Linjun Tang, Rong Xu, Yong Wu, Hongwei Cheng
Abstract
Open AccessBackground: Traumatic brain injury (TBI) is a leading cause of global disability and mortality. Tetramethylpyrazine (TMP), an active compound from Chuanxiong, holds promise for treating cerebrovascular diseases, but its precise mechanism of action against TBI remains incompletely understood. This study aimed to elucidate the therapeutic effects and underlying mechanisms of TMP in TBI. Methods: Potential targets of TMP against TBI were identified using Swiss Target Prediction, PharmMapper, and GeneCards databases. Core targets and mechanisms were predicted through network pharmacology, molecular docking, and molecular dynamics (MD) simulations. These computational predictions were then experimentally validated in a rat TBI model, employing behavioral tests, ELISA, RT-qPCR, and Western blot analysis. Results: Through network pharmacology analysis, 39 potential targets associated with TMP were identified. Molecular docking and MD simulations manifested that key genes like MMP3, MMP2, MMP13, and GSK3B, showed a strong binding affinity to TMP. GO analysis and KEGG analysis corroborated that such targets strongly related to the IL-17 signaling pathway and the relaxin signaling pathway. In vivo tests proved that TMP could improve the modified Neurological Severity Score (mNSS) and foot defect test scores among rats. ELISA confirmed that TMP could decrease the expression of inflammatory factors, encompassing interleukin 1 beta (IL-1β), interleukin 6 (IL-6), interleukin 17A (IL-17A), and tumor necrosis factor-alpha (TNF-α). Furthermore, RT-qPCR analysis exhibited that the levels of MMP3, MMP2, MMP13, and GSK3B were increased within the rat cortex after TBI. Significantly, TMP treatment alleviated such upregulation.

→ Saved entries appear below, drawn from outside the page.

<file path="src/rtl/mips_pkg.sv">
// Shared MIPS pipeline definitions: instruction fields, opcodes, Tuse/Tnew
// constants and the decoded-hazard record used by the hazard controller.
package mips_pkg;

  localparam logic [5:0] OP_RTYPE = 6'h00;
  localparam logic [5:0] OP_J     = 6'h02;
  localparam logic [5:0] OP_JAL   = 6'h03;
  localparam logic [5:0] OP_BEQ   = 6'h04;
  localparam logic [5:0] OP_ADDIU = 6'h09;
  localparam logic [5:0] OP_ORI   = 6'h0d;
  localparam logic [5:0] OP_LUI   = 6'h0f;
  localparam logic [5:0] OP_LW    = 6'h23;
  localparam logic [5:0] OP_SW    = 6'h2b;

  localparam logic [5:0] FN_SLL   = 6'h00;
  localparam logic [5:0] FN_JR    = 6'h08;
  localparam logic [5:0] FN_MFHI  = 6'h10;
  localparam logic [5:0] FN_MTHI  = 6'h11;
  localparam logic [5:0] FN_MFLO  = 6'h12;
  localparam logic [5:0] FN_MTLO  = 6'h13;
  localparam logic [5:0] FN_MULT  = 6'h18;
  localparam logic [5:0] FN_MULTU = 6'h19;
  localparam logic [5:0] FN_DIV   = 6'h1a;
  localparam logic [5:0] FN_DIVU  = 6'h1b;
  localparam logic [5:0] FN_ADDU  = 6'h21;
  localparam logic [5:0] FN_SUBU  = 6'h23;
  localparam logic [5:0] FN_AND   = 6'h24;
  localparam logic [5:0] FN_OR    = 6'h25;
  localparam logic [5:0] FN_SLT   = 6'h2a;

  localparam logic [1:0] TUSE_0 = 2'd0;
  localparam logic [1:0] TUSE_1 = 2'd1;
  localparam logic [1:0] TUSE_2 = 2'd2;
  localparam logic [1:0] TNEW_0 = 2'd0;
  localparam logic [1:0] TNEW_1 = 2'd1;
  localparam logic [1:0] TNEW_2 = 2'd2;

  localparam int MULT_CYC_DEF = 5;
  localparam int DIV_CYC_DEF  = 10;

  typedef struct packed {
    logic       use_rs;
    logic       use_rt;
    logic [1:0] tuse_rs;
    logic [1:0] tuse_rt;
    logic [4:0] a3;
    logic       rwe;
    logic [1:0] tnew;
    logic       md_start;
    logic       md_div;
    logic       md_use;
  } dec_t;

  function automatic logic [5:0] Op(input logic [31:0] ir);
    return ir[31:26];
  endfunction
  function automatic logic [4:0] Rs(input logic [31:0] ir);
    return ir[25:21];
  endfunction
  function automatic logic [4:0] Rt(input logic [31:0] ir);
    return ir[20:16];
  endfunction
  function automatic logic [4:0] Rd(input logic [31:0] ir);
    return ir[15:11];
  endfunction
  function automatic logic [5:0] Func(input logic [31:0] ir);
    return ir[5:0];
  endfunction

endpackage

</file>
<file path="src/rtl/hazard_ctrl_if.sv">
// D-stage instruction in, stall plus per-stage destination info out.
interface hazard_ctrl_if;
  logic [31:0] IR_D;
  logic        stall;
  logic [4:0]  A3_E, A3_M, A3_W;
  logic        RWE_E, RWE_M, RWE_W;
  logic [1:0]  Tnew_E, Tnew_M;
  logic        md_busy;

  modport master (
    input  IR_D,
    output stall, A3_E, A3_M, A3_W, RWE_E, RWE_M, RWE_W, Tnew_E, Tnew_M, md_busy
  );
  modport slave (
    output IR_D,
    input  stall, A3_E, A3_M, A3_W, RWE_E, RWE_M, RWE_W, Tnew_E, Tnew_M, md_busy
  );
endinterface

</file>
<file path="src/rtl/hz_decode.sv">
// Combinational decode of the D-stage instruction into operand use times,
// destination/result timing and multiply/divide unit interaction.
module hz_decode
  import mips_pkg::*;
(
  input  logic [31:0] ir,
  output dec_t        dec
);

  logic unused_shamt;
  assign unused_shamt = ^ir[10:6];

  always_comb begin
    dec = '0;
    case (Op(ir))
      OP_RTYPE: begin
        case (Func(ir))
          FN_ADDU, FN_SUBU, FN_AND, FN_OR, FN_SLT: begin
            dec.use_rs = 1'b1; dec.tuse_rs = TUSE_1;
            dec.use_rt = 1'b1; dec.tuse_rt = TUSE_1;
            dec.a3 = Rd(ir); dec.rwe = 1'b1; dec.tnew = TNEW_1;
          end
          FN_SLL: begin
            dec.use_rt = 1'b1; dec.tuse_rt = TUSE_1;
            dec.a3 = Rd(ir); dec.rwe = 1'b1; dec.tnew = TNEW_1;
          end
          FN_JR: begin
            dec.use_rs = 1'b1; dec.tuse_rs = TUSE_0;
          end
          FN_MULT, FN_MULTU, FN_DIV, FN_DIVU: begin
            dec.use_rs = 1'b1; dec.tuse_rs = TUSE_1;
            dec.use_rt = 1'b1; dec.tuse_rt = TUSE_1;
            dec.md_start = 1'b1; dec.md_use = 1'b1;
            dec.md_div = (Func(ir) == FN_DIV) || (Func(ir) == FN_DIVU);
          end
          FN_MFHI, FN_MFLO: begin
            dec.a3 = Rd(ir); dec.rwe = 1'b1; dec.tnew = TNEW_1;
            dec.md_use = 1'b1;
          end
          FN_MTHI, FN_MTLO: begin
            dec.use_rs = 1'b1; dec.tuse_rs = TUSE_1;
            dec.md_use = 1'b1;
          end
          default: ;
        endcase
      end
      OP_ORI, OP_ADDIU: begin
        dec.use_rs = 1'b1; dec.tuse_rs = TUSE_1;
        dec.a3 = Rt(ir); dec.rwe = 1'b1; dec.tnew = TNEW_1;
      end
      OP_LUI: begin
        dec.a3 = Rt(ir); dec.rwe = 1'b1; dec.tnew = TNEW_1;
      end
      OP_LW: begin
        dec.use_rs = 1'b1; dec.tuse_rs = TUSE_1;
        dec.a3 = Rt(ir); dec.rwe = 1'b1; dec.tnew = TNEW_2;
      end
      OP_SW: begin
        dec.use_rs = 1'b1; dec.tuse_rs = TUSE_1;
        dec.use_rt = 1'b1; dec.tuse_rt = TUSE_2;
      end
      OP_BEQ: begin
        dec.use_rs = 1'b1; dec.tuse_rs = TUSE_0;
        dec.use_rt = 1'b1; dec.tuse_rt = TUSE_0;
      end
      OP_JAL: begin
        dec.a3 = 5'd31; dec.rwe = 1'b1; dec.tnew = TNEW_0;
      end
      default: ;
    endcase
    // $0 is hardwired; a write there must never look like a producer.
    if (dec.a3 == 5'd0) dec.rwe = 1'b0;
  end

endmodule

</file>
<file path="src/rtl/hazard_ctrl.sv">
// Hazard controller: E/M/W destination pipeline, multiply/divide busy
// counter and the D-stage stall decision.
module hazard_ctrl
  import mips_pkg::*;
#(
  parameter int MULT_CYC = MULT_CYC_DEF,
  parameter int DIV_CYC  = DIV_CYC_DEF
) (
  input  logic          clk,
  input  logic          reset,
  hazard_ctrl_if.master hz
);

  localparam int MAX_CYC = (MULT_CYC > DIV_CYC) ? MULT_CYC : DIV_CYC;
  localparam int CNT_W   = $clog2(MAX_CYC + 1);

  dec_t             dec;
  logic [4:0]       rs, rt;
  logic             rs_stall, rt_stall, md_stall;
  logic             start_E, div_E;
  logic [CNT_W-1:0] md_cnt;

  hz_decode u_decode (
    .ir  (hz.IR_D),
    .dec (dec)
  );

  assign rs = Rs(hz.IR_D);
  assign rt = Rt(hz.IR_D);

  always_comb begin
    rs_stall = dec.use_rs && (rs != 5'd0) &&
               (((rs == hz.A3_E) && hz.RWE_E && (hz.Tnew_E > dec.tuse_rs)) ||
                ((rs == hz.A3_M) && hz.RWE_M && (hz.Tnew_M > dec.tuse_rs)));
    rt_stall = dec.use_rt && (rt != 5'd0) &&
               (((rt == hz.A3_E) && hz.RWE_E && (hz.Tnew_E > dec.tuse_rt)) ||
                ((rt == hz.A3_M) && hz.RWE_M && (hz.Tnew_M > dec.tuse_rt)));
  end

  assign hz.md_busy = start_E || (md_cnt != '0);
  assign md_stall   = dec.md_use && hz.md_busy;
  assign hz.stall   = rs_stall || rt_stall || md_stall;

  // D -> E (bubble on stall), E -> M, M -> W
  always_ff @(posedge clk) begin
    if (reset) begin
      hz.A3_E   <= '0;
      hz.RWE_E  <= 1'b0;
      hz.Tnew_E <= '0;
      hz.A3_M   <= '0;
      hz.RWE_M  <= 1'b0;
      hz.Tnew_M <= '0;
      hz.A3_W   <= '0;
      hz.RWE_W  <= 1'b0;
    end else begin
      hz.A3_E   <= hz.stall ? 5'd0 : dec.a3;
      hz.RWE_E  <= hz.stall ? 1'b0 : dec.rwe;
      hz.Tnew_E <= hz.stall ? 2'd0 : dec.tnew;
      hz.A3_M   <= hz.A3_E;
      hz.RWE_M  <= hz.RWE_E;
      hz.Tnew_M <= (hz.Tnew_E == 2'd0) ? 2'd0 : hz.Tnew_E - 2'd1;
      hz.A3_W   <= hz.A3_M;
      hz.RWE_W  <= hz.RWE_M;
    end
  end

  // MD unit occupancy: the stall on md_use keeps a reload from hitting a nonzero count
  always_ff @(posedge clk) begin
    if (reset) begin
      start_E <= 1'b0;
      div_E   <= 1'b0;
      md_cnt  <= '0;
    end else begin
      start_E <= dec.md_start && !hz.stall;
      div_E   <= dec.md_div && !hz.stall;
      if (start_E)
        md_cnt <= div_E ? CNT_W'(DIV_CYC) : CNT_W'(MULT_CYC);
      else if (md_cnt != '0)
        md_cnt <= md_cnt - 1'b1;
    end
  end

endmodule

</file>
<file path="src/flat_wrapper.sv">
// flat-port wrapper written by rule: the top's interface ports become plain ports
module hazard_ctrl_flat import mips_pkg::*;
#(
  parameter int MULT_CYC = MULT_CYC_DEF,
  parameter int DIV_CYC  = DIV_CYC_DEF
)
  (clk, reset, hz_IR_D, hz_stall, hz_A3_E, hz_A3_M, hz_A3_W, hz_RWE_E, hz_RWE_M, hz_RWE_W, hz_Tnew_E, hz_Tnew_M, hz_md_busy);
  hazard_ctrl_if hz_i ();
  input  logic clk;
  input  logic reset;
  input wire logic [$bits(hz_i.IR_D)-1:0] hz_IR_D;
  output wire logic [$bits(hz_i.stall)-1:0] hz_stall;
  output wire logic [$bits(hz_i.A3_E)-1:0] hz_A3_E;
  output wire logic [$bits(hz_i.A3_M)-1:0] hz_A3_M;
  output wire logic [$bits(hz_i.A3_W)-1:0] hz_A3_W;
  output wire logic [$bits(hz_i.RWE_E)-1:0] hz_RWE_E;
  output wire logic [$bits(hz_i.RWE_M)-1:0] hz_RWE_M;
  output wire logic [$bits(hz_i.RWE_W)-1:0] hz_RWE_W;
  output wire logic [$bits(hz_i.Tnew_E)-1:0] hz_Tnew_E;
  output wire logic [$bits(hz_i.Tnew_M)-1:0] hz_Tnew_M;
  output wire logic [$bits(hz_i.md_busy)-1:0] hz_md_busy;
  assign hz_i.IR_D = hz_IR_D;
  assign hz_stall = hz_i.stall;
  assign hz_A3_E = hz_i.A3_E;
  assign hz_A3_M = hz_i.A3_M;
  assign hz_A3_W = hz_i.A3_W;
  assign hz_RWE_E = hz_i.RWE_E;
  assign hz_RWE_M = hz_i.RWE_M;
  assign hz_RWE_W = hz_i.RWE_W;
  assign hz_Tnew_E = hz_i.Tnew_E;
  assign hz_Tnew_M = hz_i.Tnew_M;
  assign hz_md_busy = hz_i.md_busy;
  hazard_ctrl #(.MULT_CYC(MULT_CYC), .DIV_CYC(DIV_CYC)) u_core (.clk(clk), .reset(reset), .hz(hz_i));
endmodule
</file>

Western blot analysis validated that TMP down-regulated the expression of p-GSK3β (Ser9), active MMP13, active MMP3, and P65 NF-κB proteins after TBI, while TMP increased the expression of occludin protein. Conclusion: This study demonstrates that TMP exerts therapeutic effects on TBI by targeting the IL-17 and relaxin signalling pathways, providing evidence for its potential as a clinical therapy.